# [Work item]
Search the records for the string "switching". Copy each line where it occurs.

# [Supplied data]
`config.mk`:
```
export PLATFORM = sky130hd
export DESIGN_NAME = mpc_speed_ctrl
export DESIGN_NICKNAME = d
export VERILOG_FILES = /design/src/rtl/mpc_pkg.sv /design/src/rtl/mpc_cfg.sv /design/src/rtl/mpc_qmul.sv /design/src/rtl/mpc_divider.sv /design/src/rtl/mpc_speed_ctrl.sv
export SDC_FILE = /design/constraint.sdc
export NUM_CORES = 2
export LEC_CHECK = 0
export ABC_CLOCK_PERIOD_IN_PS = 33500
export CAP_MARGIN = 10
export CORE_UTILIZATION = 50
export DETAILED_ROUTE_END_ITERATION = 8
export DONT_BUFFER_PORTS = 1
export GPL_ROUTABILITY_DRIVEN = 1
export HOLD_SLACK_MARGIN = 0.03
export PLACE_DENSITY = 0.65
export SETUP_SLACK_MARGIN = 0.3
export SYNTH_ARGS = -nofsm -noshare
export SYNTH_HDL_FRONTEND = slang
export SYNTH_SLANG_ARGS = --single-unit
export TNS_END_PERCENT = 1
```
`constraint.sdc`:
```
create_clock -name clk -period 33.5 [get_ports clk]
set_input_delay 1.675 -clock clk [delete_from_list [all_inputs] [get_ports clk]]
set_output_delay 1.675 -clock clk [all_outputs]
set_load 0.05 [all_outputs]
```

==

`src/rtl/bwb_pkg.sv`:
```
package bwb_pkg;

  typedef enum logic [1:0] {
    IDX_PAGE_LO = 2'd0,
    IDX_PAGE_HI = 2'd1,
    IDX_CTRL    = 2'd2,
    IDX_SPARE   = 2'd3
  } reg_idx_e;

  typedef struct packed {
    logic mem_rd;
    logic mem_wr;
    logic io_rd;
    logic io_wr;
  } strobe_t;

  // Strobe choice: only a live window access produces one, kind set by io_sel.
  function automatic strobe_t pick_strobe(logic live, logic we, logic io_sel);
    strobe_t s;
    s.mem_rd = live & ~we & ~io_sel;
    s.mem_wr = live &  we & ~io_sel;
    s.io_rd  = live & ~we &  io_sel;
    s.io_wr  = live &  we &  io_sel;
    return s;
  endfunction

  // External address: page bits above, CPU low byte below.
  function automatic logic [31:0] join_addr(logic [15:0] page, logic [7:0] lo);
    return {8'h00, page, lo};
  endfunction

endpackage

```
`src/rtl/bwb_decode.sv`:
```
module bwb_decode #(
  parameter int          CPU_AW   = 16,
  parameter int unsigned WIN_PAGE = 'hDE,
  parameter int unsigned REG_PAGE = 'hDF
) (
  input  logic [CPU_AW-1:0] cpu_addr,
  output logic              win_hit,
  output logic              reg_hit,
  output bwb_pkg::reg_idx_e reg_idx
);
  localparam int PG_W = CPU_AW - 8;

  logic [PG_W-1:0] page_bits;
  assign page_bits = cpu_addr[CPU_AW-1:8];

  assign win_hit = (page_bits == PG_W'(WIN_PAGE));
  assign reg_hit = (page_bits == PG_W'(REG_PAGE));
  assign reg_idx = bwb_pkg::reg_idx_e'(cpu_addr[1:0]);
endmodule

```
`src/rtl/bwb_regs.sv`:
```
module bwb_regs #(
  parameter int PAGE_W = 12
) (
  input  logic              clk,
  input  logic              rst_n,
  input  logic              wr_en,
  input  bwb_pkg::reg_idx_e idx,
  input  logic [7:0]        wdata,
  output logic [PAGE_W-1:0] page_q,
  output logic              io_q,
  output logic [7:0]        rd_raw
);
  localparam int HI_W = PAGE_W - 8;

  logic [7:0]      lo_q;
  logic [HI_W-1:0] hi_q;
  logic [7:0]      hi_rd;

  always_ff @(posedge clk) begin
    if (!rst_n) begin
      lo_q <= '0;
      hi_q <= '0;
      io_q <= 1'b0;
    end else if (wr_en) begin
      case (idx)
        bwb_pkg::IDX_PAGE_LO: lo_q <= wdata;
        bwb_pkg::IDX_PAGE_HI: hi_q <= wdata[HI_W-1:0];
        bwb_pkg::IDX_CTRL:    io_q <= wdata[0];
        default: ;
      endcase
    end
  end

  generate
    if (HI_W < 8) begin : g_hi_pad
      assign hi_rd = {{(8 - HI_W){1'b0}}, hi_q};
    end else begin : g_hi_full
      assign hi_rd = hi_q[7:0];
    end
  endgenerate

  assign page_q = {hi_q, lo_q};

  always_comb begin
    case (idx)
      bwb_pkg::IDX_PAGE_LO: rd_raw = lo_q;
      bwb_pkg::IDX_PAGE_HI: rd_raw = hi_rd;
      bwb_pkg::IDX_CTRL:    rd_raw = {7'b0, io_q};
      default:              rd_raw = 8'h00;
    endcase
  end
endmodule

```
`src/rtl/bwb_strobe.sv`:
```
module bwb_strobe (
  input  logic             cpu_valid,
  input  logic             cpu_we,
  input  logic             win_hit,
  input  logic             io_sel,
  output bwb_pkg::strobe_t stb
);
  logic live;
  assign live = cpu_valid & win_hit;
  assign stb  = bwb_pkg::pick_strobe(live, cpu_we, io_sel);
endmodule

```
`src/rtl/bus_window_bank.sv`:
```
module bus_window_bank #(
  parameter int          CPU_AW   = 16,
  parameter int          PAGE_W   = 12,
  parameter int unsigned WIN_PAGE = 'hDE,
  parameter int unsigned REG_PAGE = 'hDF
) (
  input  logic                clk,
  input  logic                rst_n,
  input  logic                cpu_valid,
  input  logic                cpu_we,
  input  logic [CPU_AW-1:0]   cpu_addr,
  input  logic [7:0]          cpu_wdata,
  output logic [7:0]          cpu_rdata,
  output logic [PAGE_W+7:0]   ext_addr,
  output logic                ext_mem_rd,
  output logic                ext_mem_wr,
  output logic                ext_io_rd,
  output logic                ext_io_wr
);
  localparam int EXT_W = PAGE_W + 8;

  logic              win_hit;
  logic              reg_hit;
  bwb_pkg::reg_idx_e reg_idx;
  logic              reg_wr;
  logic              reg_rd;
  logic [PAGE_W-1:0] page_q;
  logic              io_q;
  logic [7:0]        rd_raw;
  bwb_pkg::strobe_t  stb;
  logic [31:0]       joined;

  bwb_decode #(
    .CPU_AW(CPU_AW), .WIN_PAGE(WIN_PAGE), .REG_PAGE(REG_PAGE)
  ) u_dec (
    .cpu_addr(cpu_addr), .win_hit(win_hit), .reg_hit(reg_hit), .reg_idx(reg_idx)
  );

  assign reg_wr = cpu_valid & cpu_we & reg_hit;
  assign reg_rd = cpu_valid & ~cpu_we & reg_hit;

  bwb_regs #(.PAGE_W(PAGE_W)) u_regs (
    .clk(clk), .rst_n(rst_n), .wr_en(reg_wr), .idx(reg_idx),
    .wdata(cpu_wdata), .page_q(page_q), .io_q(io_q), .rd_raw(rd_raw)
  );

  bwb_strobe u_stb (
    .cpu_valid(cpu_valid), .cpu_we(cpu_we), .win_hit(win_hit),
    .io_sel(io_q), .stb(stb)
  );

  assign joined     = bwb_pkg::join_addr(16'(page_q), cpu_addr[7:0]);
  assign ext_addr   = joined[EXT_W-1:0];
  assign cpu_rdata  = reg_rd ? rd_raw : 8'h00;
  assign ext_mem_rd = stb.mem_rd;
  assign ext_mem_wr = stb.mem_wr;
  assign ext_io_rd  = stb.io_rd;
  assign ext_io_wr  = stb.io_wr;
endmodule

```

---

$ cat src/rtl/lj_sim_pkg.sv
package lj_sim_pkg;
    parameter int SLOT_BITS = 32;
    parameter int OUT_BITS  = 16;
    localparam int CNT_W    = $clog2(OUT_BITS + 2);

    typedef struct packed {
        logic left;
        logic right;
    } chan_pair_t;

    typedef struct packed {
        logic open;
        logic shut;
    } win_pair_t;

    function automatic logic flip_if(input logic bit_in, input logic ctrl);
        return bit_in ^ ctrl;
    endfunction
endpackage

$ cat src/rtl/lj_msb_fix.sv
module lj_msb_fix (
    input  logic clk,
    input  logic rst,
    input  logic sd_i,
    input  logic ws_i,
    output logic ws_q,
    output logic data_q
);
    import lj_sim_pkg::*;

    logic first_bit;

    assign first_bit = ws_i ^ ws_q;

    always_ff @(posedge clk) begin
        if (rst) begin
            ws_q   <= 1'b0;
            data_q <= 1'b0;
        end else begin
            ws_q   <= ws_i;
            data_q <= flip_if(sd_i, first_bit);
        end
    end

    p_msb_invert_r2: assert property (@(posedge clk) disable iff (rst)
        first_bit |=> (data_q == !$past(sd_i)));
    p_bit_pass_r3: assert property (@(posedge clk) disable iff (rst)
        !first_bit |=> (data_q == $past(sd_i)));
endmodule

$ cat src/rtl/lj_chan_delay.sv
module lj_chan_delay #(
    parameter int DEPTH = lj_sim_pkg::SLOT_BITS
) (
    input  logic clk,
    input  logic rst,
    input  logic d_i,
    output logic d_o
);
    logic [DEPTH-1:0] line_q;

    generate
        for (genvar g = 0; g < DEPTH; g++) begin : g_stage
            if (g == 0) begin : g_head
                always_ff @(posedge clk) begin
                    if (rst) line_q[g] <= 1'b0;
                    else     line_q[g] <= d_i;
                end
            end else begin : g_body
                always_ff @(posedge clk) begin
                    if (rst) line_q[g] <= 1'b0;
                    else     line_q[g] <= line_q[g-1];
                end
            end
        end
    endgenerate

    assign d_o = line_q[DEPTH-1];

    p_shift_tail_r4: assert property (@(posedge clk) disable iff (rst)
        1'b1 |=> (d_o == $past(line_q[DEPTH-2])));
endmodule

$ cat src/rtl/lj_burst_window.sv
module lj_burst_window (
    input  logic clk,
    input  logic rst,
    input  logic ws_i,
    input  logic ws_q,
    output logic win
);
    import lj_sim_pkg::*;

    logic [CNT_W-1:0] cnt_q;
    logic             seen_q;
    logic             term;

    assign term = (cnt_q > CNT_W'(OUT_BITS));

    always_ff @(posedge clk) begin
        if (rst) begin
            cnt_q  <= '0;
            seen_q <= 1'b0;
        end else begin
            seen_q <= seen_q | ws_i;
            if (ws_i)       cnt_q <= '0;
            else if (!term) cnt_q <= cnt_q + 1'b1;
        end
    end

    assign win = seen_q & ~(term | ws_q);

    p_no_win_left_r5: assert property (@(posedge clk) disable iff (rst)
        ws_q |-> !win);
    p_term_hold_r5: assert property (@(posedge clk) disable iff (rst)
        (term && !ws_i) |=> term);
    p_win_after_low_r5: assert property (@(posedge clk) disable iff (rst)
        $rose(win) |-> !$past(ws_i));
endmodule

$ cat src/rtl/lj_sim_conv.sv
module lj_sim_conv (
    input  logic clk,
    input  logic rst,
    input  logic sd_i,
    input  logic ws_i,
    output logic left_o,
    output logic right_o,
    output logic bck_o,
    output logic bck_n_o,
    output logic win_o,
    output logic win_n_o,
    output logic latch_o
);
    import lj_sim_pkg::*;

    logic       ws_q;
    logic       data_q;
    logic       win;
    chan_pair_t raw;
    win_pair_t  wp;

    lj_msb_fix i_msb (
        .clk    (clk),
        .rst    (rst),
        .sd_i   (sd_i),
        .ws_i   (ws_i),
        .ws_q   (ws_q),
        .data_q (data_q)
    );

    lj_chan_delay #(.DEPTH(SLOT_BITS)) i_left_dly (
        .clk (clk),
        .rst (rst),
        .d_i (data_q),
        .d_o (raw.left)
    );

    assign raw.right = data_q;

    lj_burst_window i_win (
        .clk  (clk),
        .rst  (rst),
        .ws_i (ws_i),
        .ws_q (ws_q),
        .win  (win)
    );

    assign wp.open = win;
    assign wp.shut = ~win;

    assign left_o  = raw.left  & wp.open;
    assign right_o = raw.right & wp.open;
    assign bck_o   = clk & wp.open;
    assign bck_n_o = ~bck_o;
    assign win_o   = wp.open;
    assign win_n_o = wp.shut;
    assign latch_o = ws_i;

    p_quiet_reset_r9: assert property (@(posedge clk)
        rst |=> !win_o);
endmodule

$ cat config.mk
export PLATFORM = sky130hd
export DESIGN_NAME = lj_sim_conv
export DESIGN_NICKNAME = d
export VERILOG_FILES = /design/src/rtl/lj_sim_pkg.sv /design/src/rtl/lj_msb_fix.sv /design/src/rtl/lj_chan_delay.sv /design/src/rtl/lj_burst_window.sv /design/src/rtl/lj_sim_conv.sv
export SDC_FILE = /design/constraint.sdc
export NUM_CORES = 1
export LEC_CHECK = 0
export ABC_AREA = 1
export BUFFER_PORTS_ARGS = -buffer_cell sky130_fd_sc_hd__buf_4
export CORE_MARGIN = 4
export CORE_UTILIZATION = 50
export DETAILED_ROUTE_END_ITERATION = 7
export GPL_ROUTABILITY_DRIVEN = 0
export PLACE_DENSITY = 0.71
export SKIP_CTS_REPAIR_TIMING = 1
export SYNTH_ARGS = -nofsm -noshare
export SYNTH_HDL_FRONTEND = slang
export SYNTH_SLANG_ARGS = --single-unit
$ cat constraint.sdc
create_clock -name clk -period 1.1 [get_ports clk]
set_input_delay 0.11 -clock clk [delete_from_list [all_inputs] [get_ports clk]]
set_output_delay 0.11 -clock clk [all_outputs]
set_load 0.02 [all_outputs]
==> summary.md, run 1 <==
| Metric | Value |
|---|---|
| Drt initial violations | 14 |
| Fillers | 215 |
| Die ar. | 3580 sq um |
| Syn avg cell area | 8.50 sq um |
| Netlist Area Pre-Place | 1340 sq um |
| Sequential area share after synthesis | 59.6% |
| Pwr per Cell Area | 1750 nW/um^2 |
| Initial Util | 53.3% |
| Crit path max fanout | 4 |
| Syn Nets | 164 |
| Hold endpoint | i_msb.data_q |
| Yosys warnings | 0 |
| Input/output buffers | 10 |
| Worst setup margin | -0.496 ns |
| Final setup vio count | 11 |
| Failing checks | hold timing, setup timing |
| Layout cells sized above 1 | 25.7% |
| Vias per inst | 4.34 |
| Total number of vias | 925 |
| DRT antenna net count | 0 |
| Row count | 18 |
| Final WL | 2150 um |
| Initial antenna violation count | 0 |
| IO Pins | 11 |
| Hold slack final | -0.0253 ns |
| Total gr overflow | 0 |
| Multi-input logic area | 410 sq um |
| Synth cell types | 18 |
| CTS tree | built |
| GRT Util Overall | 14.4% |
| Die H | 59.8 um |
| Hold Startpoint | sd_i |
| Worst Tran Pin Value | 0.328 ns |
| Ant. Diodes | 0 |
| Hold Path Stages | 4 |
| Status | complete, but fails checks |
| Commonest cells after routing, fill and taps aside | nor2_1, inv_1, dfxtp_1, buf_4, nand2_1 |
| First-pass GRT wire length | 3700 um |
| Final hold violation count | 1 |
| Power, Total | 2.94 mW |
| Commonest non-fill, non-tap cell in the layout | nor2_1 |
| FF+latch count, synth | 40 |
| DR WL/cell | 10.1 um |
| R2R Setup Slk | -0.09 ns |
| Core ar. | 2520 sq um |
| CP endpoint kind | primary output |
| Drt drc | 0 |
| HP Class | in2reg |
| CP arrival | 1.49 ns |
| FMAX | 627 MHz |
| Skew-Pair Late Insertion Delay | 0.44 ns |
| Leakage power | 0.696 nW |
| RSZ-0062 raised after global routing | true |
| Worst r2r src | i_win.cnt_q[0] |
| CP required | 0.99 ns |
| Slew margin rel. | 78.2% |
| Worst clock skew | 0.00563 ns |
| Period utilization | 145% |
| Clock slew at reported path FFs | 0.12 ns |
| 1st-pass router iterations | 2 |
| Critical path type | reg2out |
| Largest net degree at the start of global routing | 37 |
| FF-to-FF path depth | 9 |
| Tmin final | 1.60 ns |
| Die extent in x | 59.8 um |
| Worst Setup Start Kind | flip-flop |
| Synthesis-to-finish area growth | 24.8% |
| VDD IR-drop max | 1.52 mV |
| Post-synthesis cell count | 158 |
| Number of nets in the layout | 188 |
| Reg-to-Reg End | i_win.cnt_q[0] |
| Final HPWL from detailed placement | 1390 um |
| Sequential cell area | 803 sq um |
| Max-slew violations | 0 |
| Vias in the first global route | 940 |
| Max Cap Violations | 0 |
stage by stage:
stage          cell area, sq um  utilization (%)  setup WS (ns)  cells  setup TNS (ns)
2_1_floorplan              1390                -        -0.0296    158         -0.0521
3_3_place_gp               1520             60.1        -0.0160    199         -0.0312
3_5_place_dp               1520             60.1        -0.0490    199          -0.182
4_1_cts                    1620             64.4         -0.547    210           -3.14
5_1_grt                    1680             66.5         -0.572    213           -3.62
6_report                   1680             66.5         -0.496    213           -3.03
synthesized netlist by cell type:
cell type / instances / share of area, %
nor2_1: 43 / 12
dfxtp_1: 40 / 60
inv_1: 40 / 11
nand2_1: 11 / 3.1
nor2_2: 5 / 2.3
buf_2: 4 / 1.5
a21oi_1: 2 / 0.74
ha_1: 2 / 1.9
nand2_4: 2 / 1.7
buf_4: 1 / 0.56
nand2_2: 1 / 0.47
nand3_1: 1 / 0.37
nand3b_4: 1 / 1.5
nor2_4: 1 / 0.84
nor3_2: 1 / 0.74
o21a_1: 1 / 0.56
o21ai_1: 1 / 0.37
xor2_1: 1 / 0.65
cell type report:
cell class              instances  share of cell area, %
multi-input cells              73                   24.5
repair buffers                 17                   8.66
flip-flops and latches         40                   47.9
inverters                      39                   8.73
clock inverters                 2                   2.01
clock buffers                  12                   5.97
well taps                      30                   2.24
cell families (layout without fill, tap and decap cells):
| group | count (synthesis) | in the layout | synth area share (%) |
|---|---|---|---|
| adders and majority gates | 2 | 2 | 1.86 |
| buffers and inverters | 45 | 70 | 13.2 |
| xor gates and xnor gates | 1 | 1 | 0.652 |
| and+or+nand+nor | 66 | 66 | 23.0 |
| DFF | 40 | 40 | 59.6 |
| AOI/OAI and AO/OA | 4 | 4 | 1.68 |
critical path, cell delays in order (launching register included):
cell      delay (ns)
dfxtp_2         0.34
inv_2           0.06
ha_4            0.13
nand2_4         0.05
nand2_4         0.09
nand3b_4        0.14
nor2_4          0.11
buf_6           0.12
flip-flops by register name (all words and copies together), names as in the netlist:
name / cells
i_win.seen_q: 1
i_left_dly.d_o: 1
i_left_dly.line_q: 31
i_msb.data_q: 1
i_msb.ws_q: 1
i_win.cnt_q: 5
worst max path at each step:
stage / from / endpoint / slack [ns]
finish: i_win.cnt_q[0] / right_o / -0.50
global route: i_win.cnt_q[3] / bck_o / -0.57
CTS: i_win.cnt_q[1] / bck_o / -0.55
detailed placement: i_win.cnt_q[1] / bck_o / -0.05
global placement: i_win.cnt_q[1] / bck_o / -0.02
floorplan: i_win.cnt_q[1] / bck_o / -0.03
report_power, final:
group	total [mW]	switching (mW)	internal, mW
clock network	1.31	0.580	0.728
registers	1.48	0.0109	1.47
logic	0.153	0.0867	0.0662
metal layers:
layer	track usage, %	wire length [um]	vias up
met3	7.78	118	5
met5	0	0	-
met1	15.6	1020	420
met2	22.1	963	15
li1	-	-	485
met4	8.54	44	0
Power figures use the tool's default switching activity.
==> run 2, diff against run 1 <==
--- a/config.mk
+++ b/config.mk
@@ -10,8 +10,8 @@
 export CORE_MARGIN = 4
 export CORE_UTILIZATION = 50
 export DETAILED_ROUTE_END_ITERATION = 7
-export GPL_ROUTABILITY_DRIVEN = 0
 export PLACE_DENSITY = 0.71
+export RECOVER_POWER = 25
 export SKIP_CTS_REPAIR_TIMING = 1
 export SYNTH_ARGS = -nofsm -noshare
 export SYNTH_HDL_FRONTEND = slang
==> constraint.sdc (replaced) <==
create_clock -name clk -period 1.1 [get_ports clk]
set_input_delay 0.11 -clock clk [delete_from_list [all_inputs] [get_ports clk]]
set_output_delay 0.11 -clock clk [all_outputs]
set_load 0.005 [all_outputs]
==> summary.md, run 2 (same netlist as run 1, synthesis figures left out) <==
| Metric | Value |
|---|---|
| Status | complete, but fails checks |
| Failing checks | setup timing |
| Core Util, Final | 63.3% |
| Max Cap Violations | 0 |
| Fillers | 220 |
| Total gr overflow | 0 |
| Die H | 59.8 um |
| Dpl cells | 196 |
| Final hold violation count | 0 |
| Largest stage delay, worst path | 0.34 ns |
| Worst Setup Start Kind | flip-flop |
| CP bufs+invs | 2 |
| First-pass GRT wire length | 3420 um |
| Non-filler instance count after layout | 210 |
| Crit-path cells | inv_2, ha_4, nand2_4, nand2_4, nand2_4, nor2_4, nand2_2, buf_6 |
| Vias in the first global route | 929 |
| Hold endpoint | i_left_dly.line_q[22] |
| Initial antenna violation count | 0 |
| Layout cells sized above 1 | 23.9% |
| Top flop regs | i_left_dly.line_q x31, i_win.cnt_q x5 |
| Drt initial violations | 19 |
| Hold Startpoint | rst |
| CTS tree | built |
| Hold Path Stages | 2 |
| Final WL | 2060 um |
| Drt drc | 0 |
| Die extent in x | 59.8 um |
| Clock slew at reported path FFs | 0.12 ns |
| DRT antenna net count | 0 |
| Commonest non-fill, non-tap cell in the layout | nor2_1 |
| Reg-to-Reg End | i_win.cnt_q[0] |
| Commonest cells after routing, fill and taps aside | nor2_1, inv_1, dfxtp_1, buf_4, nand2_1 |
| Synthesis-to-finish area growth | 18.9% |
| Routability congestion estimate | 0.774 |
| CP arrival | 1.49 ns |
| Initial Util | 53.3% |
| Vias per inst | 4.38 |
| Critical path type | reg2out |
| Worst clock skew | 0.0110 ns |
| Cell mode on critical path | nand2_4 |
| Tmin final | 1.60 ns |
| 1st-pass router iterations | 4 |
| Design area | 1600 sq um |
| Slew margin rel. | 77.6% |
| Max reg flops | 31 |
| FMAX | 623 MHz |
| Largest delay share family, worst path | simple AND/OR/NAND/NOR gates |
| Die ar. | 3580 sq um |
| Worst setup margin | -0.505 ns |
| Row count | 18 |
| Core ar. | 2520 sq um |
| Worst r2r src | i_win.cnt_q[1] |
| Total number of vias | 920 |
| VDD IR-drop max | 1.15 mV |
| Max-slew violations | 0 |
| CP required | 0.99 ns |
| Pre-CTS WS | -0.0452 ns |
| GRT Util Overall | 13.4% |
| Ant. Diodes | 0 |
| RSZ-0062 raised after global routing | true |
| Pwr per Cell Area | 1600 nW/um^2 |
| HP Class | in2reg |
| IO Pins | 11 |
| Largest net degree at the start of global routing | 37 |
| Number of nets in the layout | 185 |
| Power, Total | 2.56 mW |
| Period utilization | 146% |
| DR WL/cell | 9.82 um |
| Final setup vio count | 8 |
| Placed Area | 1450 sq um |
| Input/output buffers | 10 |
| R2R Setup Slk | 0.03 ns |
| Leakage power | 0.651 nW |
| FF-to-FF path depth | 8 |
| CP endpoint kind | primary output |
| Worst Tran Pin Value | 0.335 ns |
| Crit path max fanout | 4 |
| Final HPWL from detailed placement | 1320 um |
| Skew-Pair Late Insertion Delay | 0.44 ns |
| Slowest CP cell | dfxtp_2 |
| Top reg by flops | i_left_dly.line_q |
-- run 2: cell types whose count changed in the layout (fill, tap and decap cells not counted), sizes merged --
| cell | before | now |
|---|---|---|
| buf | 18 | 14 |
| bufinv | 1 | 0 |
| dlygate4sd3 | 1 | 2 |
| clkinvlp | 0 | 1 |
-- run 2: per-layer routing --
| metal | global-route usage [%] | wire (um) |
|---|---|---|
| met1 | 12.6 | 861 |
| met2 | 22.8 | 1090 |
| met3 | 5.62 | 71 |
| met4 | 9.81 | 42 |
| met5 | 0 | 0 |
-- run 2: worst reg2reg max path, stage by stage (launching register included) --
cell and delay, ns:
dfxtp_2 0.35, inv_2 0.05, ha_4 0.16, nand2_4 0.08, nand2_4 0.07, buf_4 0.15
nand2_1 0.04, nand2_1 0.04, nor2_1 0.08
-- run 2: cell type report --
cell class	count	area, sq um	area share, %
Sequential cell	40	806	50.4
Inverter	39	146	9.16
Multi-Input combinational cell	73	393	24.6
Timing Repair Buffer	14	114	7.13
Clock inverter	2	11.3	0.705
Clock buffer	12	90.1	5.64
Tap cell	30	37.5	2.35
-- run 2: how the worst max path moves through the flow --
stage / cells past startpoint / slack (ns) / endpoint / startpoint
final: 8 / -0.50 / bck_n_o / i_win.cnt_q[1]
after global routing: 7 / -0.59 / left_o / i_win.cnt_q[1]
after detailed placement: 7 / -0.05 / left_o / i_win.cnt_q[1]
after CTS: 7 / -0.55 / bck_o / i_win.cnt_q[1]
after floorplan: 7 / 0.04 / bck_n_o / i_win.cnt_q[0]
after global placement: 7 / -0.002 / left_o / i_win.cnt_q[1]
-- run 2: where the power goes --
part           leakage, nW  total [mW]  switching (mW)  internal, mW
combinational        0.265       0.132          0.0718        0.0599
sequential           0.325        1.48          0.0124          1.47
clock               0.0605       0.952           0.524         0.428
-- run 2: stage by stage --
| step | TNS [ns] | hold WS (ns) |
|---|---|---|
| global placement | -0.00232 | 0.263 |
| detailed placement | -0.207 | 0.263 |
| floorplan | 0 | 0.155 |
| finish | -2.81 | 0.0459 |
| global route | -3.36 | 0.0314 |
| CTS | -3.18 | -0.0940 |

# [Exercise result]
group	total [mW]	switching (mW)	internal, mW
Power figures use the tool's default switching activity.
part           leakage, nW  total [mW]  switching (mW)  internal, mW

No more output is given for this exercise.